On Wed, 24 Mar 2010, Igor Stasenko wrote:
On a board's meeting, Chris mentioned my implementation, and he says that it outperforms the LargeIdentitySet. I'm not sure how Chris compared it, because i implemented this scheme only for dictionaries , not sets.
It's really hard to believe that a dictionary can be faster than LargeIdentitySet (I even doubt that a set could be faster), so I'm waiting for the numbers.
As you pointed out it's unfair to compare sets to dictionaries, so I wrote LargeIdentityDictionary (http://leves.web.elte.hu/LargeIdentityDictionary/LargeIdentityDictionary.st ) which works just like LargeIdentitySet, but it also stores the values besides the keys.
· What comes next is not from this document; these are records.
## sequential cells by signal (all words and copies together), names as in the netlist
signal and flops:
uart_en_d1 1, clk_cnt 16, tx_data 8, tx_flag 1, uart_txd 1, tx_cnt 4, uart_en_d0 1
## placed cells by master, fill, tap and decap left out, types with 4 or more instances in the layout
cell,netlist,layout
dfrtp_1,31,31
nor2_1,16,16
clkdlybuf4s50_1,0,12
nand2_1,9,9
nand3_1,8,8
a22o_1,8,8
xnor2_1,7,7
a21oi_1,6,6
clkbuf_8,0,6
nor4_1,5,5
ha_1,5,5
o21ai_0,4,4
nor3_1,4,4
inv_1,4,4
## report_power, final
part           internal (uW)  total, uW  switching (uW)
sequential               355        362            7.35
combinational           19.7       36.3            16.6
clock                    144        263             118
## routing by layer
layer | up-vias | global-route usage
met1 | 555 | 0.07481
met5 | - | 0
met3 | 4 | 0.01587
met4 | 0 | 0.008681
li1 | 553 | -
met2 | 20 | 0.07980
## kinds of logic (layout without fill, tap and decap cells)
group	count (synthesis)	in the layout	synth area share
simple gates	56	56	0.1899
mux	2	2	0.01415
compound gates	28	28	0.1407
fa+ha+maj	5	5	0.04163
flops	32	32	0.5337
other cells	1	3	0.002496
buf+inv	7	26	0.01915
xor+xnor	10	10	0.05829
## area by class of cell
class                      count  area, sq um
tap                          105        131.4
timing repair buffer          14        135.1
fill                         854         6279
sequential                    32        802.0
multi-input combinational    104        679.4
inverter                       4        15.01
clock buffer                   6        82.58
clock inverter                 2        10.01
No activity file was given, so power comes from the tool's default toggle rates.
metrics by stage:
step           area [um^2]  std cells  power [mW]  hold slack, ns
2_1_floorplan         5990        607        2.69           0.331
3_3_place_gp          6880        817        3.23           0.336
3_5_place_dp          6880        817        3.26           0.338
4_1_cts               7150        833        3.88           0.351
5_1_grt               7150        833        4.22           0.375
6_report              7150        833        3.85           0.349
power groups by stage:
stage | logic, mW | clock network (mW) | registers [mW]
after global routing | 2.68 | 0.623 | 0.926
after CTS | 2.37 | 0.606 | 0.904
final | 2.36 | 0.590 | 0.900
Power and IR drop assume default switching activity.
==> flow/run.sh <==
#!/bin/bash
# OpenROAD 26Q1-2900-gdf79404cd8, Yosys 0.63+post, stock flow scripts
make -C /OpenROAD-flow-scripts/flow DESIGN_CONFIG=/design/flow/config.mk WORK_HOME=/design/flow/orfs finish
==> flow/config.mk <==
export PLATFORM = sky130hd
export DESIGN_NAME = mux3_1
export DESIGN_NICKNAME = mux3_1
export VERILOG_FILES = /design/flow/design.v
export SDC_FILE = /design/flow/constraint.sdc
export NUM_CORES = 4
export LEC_CHECK = 1
export CORE_AREA = 10 10 120 120
export DIE_AREA = 0 0 130 130
==> flow/constraint.sdc <==
current_design mux3_1

set clk_period 1.0
set clk_io_pct 0.2

create_clock -name clk0 -period $clk_period

set non_clock_inputs [all_inputs -no_clocks]
set_input_delay [expr $clk_period * $clk_io_pct] -clock clk0 $non_clock_inputs
set_output_delay [expr $clk_period * $clk_io_pct] -clock clk0 [all_outputs]
==> flow/design.v <==
`timescale 1ps/1ps
module mux3_1 #(parameter WIDTH = 64) (A, B, C, sel, OUT);
    input logic [WIDTH-1:0] A, B, C;
    input logic [1:0] sel;
    output logic [WIDTH-1:0] OUT;
    logic [63:0] temp;
    genvar i;
	generate
		for (i = 0; i < WIDTH; i++) begin : eachBit
			mux2_1  stge1 (.s0(sel[0]), .a(A[i]), .b(B[i]), .out(temp[i]));
            mux2_1  stge2 (.s0(sel[1]), .a(temp[i]), .b(C[i]), .out(OUT[i]));
		end
	endgenerate
endmodule
`timescale 1ps/1ps
module mux2_1 (s0, a, b, out);
	input logic a, b, s0;
	output logic out;
	logic temp0, temp1;
    logic not_s0;
    not #50 inv (not_s0, s0);	
	and #50 a0 (temp0, a, not_s0);
	and #50 b1 (temp1, b, s0);
	or #50 outp (out, temp0, temp1);
endmodule
module mux2_1_multi #(parameter SIZE = 64) (s0, a, b, out);
	input logic [SIZE-1:0] a, b;
	input logic s0;
	output logic [SIZE-1:0] out;
	genvar i;
	generate
		for (i = 0; i < SIZE; i++) begin : eachBit
			mux2_1 mux_multi (.s0, .a(a[i]), .b(b[i]), .out(out[i]));
		end
	endgenerate
endmodule
module mux4_1 (s, ins, out);
	input logic [3:0] ins;
	input logic  [1:0] s;
	output logic out;
	logic temp0, temp1, temp2, temp3;
	logic [1:0] not_s;
	not #50 notgate1 (not_s[0], s[0]);
	not #50 notgate2 (not_s[1], s[1]);
	and #50 a0 (temp0, ins[0], not_s[1], not_s[0]);
	and #50 b1 (temp1, ins[1], not_s[1], s[0]);
	and #50 c2 (temp2, ins[2], s[1], not_s[0]);
	and #50 d3 (temp3, ins[3], s[1], s[0]);
	or #50 outp (out, temp0, temp1, temp2, temp3);
endmodule
==> results.py <==
# Auto-generated metrics
metrics = {
    "outcome": {
        "status": "finished with violations",
        "violations": "negative setup slack",
    },
    "floorplan": {
        "ios": 258,
        "die-height_um": 130,
        "dieArea_um2": 16900,
        "fp.dieW_um": 130,
        "num_rows": 40,
        "fp-utilization_pct": 15.5,
        "design.core.area_um2": 11900,
    },
    "route": {
        "drt-vias-per-instance": 3.97,
        "post-route-drc-count": 0,
        "detail_route.iter0.violations": 53,
        "antenna_cells": 0,
        "firstDrtPassIters": 4,
        "vias": 2506,
        "postRouteAntennaNets": 0,
        "routed_wl_mm": 10.8,
        "wire_per_inst_um": 17.1,
    },
    "clock_network": {
        "postCtsHoldBufs": 0,
    },
    "pwr": {
        "combPwrFrac_pct": 100.0,
        "internal-power_mw": 1.06,
        "power_frac_clock_pct": 0,
        "seqPwrFrac_pct": 0,
        "switching_share_pct": 32.6,
        "p_per_area_nw_per_um2": 367,
        "peakVddDrop_v": 0.000176,
        "switchingPower_mw": 0.513,
        "p_leak_nw": 2.48,
    },
    "timing": {
        "slew_headroom_pct": 89.4,
        "setup_ws_ps": -152,
        "hold_violations": 0,
        "rsz0062_at_grt": "true",
        "slew_violations": 0,
        "period_minus_slack_ps": 1150,
        "max_freq_ghz": 0.868,
        "finalCritPeriodShare_pct": 115,
        "finalSetupViolations": 62,
        "worst_pin_slew_ps": 155,
        "holdWs_ps": 676,
    },
    "synthesis": {
        "top_cells_by_count": "66 x buf_4, 64 x mux2i_1, 64 x nand2_1",
        "most_common_cell": "buf_4",
        "synth_top_area_share_pct": 34.7,
        "syn_area_per_cell_um2": 6.66,
        "top_cells_by_area": "mux2i_1 35%, buf_4 27%, o21ai_1 16%",
        "synth_seq_share_pct": 0,
        "postSynthCellCount": 277,
        "yosysTopAreaCell": "mux2i_1",
        "yosysWarnings": 0,
        "synth-cells-yosys": 277,
        "synthesis.area_um2": 1850,
        "ys_types": 9,
        "yosys_area_um2": 1850,
    },
    "global_route": {
        "grt_pass1_wl_mm": 15.2,
        "track_usage_pct": 11.5,
        "grt-ovfl-total": 0,
        "first_global_vias": 2618,
        "antenna_found_initial": 0,
        "grt_max_degree": 31,
    },
    "run": {
        "tool_warnings": 35,
        "maxCapViolCount": 0,
    },
    "cells_and_area": {
        "layout-drive-gt1-share_pct": 22.9,
        "syn2layout_area_growth_pct": 132,
        "fin_cells": 632,
        "finalInstanceArea_um2": 4290,
        "register_area_um2": 0,
        "clkbuf_count": 0,
        "seq_cells": 0,
    },
    "placement": {
        "dp_hpwl_mm": 8.37,
        "dp.cells": 610,
        "place.gp.congestion": 0.832,
        "dp_slack_ps": -712,
        "place_area_um2": 4110,
        "port_buffers": 258,
    },
    "worst_setup_path": {
        "cp-end-kind": "primary output",
        "critPathLaunchType": "input pin",
        "worstPathRequired_ps": 800,
        "crit_type": "input pin to primary output",
        "crit_arrival_ps": 950,
        "cp_max_fo": 1,
    },
    "hold_path": {
        "min_path_cells": 4,
        "hp-start": "C[47]",
        "min_path_type": "input pin to primary output",
        "min_to": "OUT[47]",
    },
}
## per-layer routing
layer	wire, um	track usage, %	vias to the layer above	share of wire [%]
met5	0	0	-	0
li1	-	-	1305	-
met1	4380	14.0	1072	41
met3	1190	4.44	2	11
met2	5190	19.9	127	48
met4	27	0.331	0	0.25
I modified Chris' benchmark just like you suggested: store nil as the value (http://leves.web.elte.hu/LargeIdentityDictionary/LargeIdentityDictionaryBenc... ). The benchmark compares LargeIdentityDictionary to IdentityDictionary. It uses two diffent lookup methods (#at: and #includesKey:). I ran the benchmarks and copied the results to a single file (http://leves.web.elte.hu/LargeIdentityDictionary/LargeIdentityDictionaryBenc... ), but I'm sure the nice charts are more interesting, so here they are: http://leves.web.elte.hu/LargeIdentityDictionary/LargeIdentityDictionary.png http://leves.web.elte.hu/LargeIdentityDictionary/LargeIdentityDictionary2.pn...
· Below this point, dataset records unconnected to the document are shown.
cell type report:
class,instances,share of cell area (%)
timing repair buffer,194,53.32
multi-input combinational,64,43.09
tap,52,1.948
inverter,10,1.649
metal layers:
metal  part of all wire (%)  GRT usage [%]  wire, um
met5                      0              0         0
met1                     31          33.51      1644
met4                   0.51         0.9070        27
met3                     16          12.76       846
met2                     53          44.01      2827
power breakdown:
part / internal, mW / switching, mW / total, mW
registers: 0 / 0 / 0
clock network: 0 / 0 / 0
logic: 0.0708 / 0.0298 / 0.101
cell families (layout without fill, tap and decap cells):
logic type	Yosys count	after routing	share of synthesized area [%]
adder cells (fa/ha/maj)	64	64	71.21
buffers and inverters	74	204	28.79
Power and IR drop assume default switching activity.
==> /design/flow/run.sh <==
#!/bin/bash
# OpenROAD 26Q1-2900-gdf79404cd8, Yosys 0.63+post, stock flow scripts
make -C /OpenROAD-flow-scripts/flow DESIGN_CONFIG=/design/flow/config.mk WORK_HOME=/design/flow/orfs finish
==> /design/flow/config.mk <==
export PLATFORM = sky130hd
export DESIGN_NAME = mux2_1_multi
export DESIGN_NICKNAME = mux2_1_multi
export VERILOG_FILES = /design/flow/design.v
export SDC_FILE = /design/flow/constraint.sdc
export NUM_CORES = 4
export LEC_CHECK = 1
export CORE_AREA = 10 10 84 84
export DIE_AREA = 0 0 94 94
==> /design/flow/constraint.sdc <==
current_design mux2_1_multi

set clk_period 1.0
set clk_io_pct 0.2

create_clock -name clk0 -period $clk_period

set non_clock_inputs [all_inputs -no_clocks]
set_input_delay [expr $clk_period * $clk_io_pct] -clock clk0 $non_clock_inputs
set_output_delay [expr $clk_period * $clk_io_pct] -clock clk0 [all_outputs]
The first chart shows that IdentityDictionary has a big spike at 970000, probably because of clustering (we need even better primes). So the second chart is the same as the first, but it only shows the 0-5000ms range. What we can see is #at: and #includesKey: have similar performance for IdentityDictionary (both use #scanFor:). LargeIdentityDictionary >> #at: is ~3.5-5x faster than IdentityDictionary >> #at:. And what's more interresing is that #includesKey: is so fast that it seems to be totally flat (though it's not). That's because #includesKey: can use the #pointsTo: primitive, but #at: can't, because it has to return the value for the key. So if a dictionary is faster than LargeIdentitySet, than it's graph has to be even flatter than #includesKey:'s graph (it's really hard to believe that such dictionary exists).
I wonder how LargeIdentityDictionary compares to your dictionaries'.
Levente
P.S. LargeIdentityDictionary is hardly tested and doesn't implement every "public" method that IdentityDictionary does.
If you interested in details, you can check it in Magma. Brief description: i using a linked list for storing associations which keys having same hash value so, in addition to key/value pair there is next ivar. And dictionary's array entries look like this: ... ... ... e1 -> e2 -> e3 ... ...
where e1,e2,e3 is associations , which having same hash value, but different keys. So, when it doing lookup for a key, say e3, initially by doing hash lookup it finds e1, and then since #= for e1 answers false, it looks for the next linked association, until e3 is found.
If i remember, the last time i benched this implementation, it almost same in speed as an original implementation for small sizes, and outperforms on a large sizes, especially, when you got more than 4096 elements.
So, Chris, can you give us details how you compared the speed between LargeIdentitySet and my dictionaries? I don't think its correct to compare them, because dictionaries need to handle more data than sets, and we should expect some slowdown because of it. But sure, you can imitate the Set behavior with dicts, by simply ignoring the value field of association (set it to nil), and use only keys, i.e. set add: object is like: dict at: object put: nil.
-- Best regards, Igor Stasenko AKA sig.